* _WHAT IS NEEDED_: Your answer must be a single number: how many lines in the records below contain the word "class".

[Saved entries]
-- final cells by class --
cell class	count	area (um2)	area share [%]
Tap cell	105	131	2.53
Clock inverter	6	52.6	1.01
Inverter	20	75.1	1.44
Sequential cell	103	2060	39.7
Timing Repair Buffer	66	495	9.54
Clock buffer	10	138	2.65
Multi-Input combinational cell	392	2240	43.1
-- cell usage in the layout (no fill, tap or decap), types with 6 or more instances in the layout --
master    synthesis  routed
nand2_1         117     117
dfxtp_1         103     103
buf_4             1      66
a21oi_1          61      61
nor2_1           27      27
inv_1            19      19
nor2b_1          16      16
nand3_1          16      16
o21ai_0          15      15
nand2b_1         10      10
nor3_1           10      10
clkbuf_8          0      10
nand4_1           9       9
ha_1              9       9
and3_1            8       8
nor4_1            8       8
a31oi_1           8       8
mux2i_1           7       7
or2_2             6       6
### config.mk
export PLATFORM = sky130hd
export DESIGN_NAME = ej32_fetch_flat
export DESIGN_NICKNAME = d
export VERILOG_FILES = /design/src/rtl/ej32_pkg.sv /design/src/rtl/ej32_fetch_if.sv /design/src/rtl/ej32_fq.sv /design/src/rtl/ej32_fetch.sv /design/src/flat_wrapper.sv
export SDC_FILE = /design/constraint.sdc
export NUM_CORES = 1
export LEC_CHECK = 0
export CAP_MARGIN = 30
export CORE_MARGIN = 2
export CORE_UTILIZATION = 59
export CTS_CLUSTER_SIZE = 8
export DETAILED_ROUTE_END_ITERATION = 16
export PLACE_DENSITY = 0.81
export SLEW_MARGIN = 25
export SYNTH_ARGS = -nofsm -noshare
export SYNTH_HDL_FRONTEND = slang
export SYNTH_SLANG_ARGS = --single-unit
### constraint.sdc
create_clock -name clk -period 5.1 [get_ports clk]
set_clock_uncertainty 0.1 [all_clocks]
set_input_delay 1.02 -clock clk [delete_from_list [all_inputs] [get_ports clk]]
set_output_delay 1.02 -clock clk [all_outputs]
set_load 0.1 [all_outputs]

* _ANSWER_: 2